■ EXERCISE DETAILS ■
Count every line in the records below that contains the string "delta". Report that number alone.

■ GIVEN ENTRIES ■
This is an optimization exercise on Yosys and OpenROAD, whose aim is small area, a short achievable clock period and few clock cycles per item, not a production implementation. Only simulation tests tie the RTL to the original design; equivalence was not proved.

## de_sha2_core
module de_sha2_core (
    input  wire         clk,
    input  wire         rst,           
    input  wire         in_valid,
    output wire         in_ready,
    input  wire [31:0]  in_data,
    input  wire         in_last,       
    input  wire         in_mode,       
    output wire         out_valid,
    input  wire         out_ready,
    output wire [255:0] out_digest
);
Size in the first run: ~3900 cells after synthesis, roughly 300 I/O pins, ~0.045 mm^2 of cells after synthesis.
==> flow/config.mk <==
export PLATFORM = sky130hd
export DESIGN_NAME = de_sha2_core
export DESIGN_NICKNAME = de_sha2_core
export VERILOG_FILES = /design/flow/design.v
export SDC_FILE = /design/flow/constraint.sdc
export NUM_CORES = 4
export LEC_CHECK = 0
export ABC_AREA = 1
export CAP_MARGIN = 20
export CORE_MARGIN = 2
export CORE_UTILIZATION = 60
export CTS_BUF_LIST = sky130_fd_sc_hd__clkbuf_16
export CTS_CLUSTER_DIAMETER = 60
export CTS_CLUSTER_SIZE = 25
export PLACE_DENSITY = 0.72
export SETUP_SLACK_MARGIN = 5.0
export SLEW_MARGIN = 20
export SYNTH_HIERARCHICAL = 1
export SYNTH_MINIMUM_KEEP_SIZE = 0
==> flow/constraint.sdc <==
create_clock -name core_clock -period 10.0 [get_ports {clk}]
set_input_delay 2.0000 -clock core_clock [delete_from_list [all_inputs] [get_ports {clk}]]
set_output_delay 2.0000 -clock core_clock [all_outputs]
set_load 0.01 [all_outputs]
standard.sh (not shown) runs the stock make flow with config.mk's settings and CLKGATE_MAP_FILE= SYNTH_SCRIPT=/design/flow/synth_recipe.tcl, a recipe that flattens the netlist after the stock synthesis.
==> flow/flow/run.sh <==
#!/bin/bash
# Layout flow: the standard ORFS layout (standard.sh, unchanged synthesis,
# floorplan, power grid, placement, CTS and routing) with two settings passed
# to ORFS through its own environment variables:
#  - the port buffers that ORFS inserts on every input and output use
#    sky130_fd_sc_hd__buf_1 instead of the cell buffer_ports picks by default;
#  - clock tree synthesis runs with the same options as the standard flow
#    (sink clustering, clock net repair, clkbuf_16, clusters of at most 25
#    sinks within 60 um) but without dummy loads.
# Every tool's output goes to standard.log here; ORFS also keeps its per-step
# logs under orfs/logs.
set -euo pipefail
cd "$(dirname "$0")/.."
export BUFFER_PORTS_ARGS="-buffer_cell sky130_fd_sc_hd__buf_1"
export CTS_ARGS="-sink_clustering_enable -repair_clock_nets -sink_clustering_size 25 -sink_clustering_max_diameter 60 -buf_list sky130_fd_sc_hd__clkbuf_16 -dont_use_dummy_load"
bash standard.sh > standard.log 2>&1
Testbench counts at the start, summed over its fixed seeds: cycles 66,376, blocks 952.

---

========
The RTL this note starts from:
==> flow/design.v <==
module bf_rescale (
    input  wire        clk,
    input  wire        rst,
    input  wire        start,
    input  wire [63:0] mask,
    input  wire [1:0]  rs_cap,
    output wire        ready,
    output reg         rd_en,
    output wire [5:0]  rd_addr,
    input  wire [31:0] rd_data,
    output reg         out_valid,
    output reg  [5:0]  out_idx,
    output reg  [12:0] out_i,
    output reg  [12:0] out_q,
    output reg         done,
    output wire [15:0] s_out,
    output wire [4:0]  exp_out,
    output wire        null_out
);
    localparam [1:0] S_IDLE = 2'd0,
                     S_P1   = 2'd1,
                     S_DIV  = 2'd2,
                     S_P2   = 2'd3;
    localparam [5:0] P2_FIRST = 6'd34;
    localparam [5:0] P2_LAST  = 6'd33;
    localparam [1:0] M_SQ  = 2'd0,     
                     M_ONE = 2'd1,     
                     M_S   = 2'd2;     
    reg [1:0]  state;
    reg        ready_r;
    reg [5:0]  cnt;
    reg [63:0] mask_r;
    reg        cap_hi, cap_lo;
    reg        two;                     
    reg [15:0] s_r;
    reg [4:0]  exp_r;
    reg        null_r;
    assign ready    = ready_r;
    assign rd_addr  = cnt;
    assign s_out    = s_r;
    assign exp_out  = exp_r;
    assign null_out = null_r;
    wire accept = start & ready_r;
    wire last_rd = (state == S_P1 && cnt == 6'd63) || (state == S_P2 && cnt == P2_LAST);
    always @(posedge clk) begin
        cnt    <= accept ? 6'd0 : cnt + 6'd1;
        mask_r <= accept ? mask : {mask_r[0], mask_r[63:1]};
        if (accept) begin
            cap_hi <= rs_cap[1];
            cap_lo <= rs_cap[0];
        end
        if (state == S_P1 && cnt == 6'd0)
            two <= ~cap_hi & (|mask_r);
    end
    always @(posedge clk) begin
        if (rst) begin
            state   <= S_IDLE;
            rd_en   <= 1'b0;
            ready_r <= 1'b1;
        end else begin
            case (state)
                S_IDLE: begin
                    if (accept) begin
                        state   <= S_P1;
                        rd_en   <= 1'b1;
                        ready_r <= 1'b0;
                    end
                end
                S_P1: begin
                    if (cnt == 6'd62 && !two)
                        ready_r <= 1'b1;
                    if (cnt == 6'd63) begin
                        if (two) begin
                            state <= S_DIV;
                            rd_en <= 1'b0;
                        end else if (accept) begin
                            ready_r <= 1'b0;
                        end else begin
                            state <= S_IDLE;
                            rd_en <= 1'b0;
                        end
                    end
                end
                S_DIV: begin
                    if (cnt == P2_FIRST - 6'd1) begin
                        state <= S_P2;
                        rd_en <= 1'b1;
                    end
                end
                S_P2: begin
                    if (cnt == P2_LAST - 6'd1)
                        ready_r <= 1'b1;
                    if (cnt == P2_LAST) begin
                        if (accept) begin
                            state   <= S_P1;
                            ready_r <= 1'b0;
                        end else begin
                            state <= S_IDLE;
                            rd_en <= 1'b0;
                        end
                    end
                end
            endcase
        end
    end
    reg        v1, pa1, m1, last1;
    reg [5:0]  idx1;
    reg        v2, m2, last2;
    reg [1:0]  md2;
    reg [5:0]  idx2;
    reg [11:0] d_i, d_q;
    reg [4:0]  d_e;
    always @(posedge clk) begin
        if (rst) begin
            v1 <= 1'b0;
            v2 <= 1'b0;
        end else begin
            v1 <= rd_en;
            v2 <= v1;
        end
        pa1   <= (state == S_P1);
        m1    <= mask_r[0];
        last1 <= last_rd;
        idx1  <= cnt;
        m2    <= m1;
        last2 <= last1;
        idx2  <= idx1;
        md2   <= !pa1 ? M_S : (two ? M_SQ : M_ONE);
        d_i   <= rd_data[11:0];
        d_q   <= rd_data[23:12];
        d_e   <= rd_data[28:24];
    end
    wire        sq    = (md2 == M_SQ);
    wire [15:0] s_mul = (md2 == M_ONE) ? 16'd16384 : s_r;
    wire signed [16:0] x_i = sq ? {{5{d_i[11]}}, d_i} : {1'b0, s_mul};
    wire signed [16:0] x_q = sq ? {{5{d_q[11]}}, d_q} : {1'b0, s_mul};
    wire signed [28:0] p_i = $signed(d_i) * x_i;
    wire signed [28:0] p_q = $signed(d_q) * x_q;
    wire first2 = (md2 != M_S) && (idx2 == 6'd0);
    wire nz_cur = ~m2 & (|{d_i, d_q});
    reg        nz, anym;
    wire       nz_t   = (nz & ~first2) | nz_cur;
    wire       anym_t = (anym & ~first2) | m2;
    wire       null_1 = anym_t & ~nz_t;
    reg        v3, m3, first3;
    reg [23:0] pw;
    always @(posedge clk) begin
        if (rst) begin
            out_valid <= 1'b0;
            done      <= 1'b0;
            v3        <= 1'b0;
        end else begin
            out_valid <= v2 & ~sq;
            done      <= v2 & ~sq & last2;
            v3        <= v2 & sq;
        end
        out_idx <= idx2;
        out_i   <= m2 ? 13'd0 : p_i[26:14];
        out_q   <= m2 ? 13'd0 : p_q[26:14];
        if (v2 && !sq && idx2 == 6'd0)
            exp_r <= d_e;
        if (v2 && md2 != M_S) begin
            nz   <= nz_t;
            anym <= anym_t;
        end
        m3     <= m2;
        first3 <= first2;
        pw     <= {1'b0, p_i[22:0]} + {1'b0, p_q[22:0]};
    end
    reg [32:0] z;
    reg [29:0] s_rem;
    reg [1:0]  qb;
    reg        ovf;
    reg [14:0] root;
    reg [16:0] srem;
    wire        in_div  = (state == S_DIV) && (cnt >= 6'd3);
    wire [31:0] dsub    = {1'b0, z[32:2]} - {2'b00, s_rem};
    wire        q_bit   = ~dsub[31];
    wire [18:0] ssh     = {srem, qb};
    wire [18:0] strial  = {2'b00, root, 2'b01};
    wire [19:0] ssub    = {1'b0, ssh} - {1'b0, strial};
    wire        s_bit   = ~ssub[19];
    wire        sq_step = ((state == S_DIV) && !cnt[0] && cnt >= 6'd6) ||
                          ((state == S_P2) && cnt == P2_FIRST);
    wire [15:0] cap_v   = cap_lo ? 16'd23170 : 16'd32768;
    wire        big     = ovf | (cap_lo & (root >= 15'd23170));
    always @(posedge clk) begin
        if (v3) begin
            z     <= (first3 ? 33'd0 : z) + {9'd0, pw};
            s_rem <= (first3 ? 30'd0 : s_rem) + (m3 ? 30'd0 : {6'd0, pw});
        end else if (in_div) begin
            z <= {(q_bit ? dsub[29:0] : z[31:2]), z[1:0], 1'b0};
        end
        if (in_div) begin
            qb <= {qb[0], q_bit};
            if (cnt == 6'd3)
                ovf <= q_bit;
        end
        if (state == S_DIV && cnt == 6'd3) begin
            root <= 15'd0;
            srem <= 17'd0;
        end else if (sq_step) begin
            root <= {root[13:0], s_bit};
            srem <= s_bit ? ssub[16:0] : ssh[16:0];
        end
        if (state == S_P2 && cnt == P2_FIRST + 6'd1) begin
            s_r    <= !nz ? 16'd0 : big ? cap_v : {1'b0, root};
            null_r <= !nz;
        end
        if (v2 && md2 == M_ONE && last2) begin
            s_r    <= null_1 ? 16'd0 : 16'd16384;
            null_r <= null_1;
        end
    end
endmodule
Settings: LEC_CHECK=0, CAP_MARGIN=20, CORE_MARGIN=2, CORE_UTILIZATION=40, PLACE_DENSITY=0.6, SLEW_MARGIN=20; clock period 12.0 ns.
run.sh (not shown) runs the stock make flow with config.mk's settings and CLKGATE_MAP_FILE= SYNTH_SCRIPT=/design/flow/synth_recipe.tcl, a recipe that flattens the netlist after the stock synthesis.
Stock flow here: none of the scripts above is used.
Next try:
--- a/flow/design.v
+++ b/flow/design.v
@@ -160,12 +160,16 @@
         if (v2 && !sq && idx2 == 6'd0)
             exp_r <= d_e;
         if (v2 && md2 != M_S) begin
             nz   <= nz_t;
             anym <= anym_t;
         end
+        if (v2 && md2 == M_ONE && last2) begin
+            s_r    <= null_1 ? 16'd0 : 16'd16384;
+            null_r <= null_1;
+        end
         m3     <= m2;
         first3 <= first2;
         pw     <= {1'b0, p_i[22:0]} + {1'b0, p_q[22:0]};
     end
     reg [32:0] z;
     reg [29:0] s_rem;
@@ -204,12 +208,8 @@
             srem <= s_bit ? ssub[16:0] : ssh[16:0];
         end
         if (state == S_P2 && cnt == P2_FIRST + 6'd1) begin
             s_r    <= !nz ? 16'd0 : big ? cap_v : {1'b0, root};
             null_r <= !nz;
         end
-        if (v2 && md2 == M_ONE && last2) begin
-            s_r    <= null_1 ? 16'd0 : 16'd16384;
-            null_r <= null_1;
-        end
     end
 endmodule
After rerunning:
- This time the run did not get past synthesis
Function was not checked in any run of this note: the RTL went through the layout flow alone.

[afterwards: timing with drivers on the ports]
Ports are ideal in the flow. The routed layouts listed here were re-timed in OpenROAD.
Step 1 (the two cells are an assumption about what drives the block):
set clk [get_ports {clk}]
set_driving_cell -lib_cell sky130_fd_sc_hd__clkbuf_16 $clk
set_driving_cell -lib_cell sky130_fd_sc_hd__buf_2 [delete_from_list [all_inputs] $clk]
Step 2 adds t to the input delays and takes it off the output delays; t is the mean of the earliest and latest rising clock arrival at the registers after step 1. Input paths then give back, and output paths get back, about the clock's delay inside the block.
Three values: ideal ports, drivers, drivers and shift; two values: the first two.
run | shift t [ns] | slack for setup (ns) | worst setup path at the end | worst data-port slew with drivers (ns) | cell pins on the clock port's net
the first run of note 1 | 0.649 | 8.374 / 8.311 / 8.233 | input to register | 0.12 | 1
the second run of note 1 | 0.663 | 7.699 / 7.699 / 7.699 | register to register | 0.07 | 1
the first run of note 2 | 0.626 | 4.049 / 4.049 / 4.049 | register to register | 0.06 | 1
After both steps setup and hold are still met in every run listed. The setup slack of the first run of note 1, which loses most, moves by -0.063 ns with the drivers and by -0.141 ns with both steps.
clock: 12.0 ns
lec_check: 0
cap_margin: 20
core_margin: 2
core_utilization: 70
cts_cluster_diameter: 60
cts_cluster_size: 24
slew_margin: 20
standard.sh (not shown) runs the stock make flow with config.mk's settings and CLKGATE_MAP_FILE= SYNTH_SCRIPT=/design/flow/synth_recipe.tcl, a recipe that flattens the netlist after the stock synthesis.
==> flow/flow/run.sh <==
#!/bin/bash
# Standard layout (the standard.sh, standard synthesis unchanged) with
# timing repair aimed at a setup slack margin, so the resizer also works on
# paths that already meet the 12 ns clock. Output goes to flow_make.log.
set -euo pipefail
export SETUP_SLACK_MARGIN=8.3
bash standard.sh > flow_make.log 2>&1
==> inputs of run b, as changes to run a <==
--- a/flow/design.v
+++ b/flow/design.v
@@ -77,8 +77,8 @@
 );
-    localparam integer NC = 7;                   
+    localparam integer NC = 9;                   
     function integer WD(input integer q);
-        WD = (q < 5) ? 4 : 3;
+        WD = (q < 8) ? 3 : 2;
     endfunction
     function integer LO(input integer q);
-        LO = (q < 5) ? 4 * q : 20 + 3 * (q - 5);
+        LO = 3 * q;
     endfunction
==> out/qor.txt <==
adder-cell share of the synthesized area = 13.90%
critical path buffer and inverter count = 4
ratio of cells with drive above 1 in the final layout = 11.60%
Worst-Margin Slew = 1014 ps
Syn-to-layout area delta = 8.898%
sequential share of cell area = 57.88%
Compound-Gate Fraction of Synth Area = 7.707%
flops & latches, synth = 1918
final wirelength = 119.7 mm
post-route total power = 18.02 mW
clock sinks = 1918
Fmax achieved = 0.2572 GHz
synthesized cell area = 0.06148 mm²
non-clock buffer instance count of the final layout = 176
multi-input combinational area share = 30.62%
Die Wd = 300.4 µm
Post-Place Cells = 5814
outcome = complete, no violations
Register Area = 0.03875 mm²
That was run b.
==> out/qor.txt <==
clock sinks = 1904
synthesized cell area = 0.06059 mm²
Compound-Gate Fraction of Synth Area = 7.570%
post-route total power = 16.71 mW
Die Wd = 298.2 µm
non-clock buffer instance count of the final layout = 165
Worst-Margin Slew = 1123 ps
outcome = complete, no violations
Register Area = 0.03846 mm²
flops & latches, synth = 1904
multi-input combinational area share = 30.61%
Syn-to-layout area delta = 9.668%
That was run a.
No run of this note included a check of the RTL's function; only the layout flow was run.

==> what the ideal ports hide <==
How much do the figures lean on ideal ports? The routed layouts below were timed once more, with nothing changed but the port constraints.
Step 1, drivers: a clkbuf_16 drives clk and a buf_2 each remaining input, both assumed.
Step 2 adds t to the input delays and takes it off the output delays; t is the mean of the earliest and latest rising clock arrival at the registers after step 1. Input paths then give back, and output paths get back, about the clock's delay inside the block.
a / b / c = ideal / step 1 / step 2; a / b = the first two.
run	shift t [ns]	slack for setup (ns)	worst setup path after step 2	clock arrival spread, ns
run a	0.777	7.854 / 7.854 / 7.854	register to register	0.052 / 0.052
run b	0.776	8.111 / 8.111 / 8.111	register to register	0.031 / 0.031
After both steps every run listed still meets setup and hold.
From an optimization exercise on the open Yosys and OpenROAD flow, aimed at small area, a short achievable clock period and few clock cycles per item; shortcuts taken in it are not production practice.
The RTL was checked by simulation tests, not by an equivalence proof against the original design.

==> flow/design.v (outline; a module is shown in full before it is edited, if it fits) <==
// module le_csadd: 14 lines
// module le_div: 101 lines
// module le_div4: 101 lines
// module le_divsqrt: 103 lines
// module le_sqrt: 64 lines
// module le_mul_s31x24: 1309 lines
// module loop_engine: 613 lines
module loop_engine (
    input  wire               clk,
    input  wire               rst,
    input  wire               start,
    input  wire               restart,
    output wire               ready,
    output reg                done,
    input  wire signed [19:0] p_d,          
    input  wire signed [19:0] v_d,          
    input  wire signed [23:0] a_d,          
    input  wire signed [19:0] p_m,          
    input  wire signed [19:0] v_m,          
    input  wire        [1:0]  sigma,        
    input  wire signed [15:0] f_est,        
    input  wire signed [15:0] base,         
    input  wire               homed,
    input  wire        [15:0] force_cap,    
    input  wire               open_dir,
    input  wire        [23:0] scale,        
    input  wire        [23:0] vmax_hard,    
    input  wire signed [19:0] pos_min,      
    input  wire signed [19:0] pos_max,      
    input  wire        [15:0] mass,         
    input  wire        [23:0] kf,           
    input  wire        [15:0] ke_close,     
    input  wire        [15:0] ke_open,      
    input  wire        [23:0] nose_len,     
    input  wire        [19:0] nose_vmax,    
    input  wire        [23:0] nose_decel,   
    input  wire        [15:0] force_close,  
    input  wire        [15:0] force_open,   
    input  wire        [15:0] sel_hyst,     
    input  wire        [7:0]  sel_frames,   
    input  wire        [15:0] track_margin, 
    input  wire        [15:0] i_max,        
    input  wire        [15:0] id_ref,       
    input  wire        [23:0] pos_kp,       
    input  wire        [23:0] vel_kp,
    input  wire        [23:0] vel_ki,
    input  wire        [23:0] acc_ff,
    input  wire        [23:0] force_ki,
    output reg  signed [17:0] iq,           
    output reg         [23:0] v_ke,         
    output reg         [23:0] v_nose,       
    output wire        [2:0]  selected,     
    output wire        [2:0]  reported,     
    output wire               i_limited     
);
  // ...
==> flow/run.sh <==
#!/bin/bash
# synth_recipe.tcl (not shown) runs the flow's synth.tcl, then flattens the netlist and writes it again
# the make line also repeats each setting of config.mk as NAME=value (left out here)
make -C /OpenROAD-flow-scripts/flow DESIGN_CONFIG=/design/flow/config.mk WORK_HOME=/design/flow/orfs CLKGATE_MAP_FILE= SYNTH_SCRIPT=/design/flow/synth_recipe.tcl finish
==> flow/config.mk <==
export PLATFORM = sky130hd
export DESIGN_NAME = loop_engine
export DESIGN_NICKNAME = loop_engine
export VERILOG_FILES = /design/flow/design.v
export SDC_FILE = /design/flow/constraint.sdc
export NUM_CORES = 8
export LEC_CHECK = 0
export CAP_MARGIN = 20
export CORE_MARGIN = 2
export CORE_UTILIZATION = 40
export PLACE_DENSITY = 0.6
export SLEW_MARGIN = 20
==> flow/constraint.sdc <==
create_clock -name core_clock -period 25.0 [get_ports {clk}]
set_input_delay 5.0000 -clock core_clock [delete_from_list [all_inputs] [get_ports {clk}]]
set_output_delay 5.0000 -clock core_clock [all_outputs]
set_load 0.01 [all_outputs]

■ REPLY TO THE TASK ■
2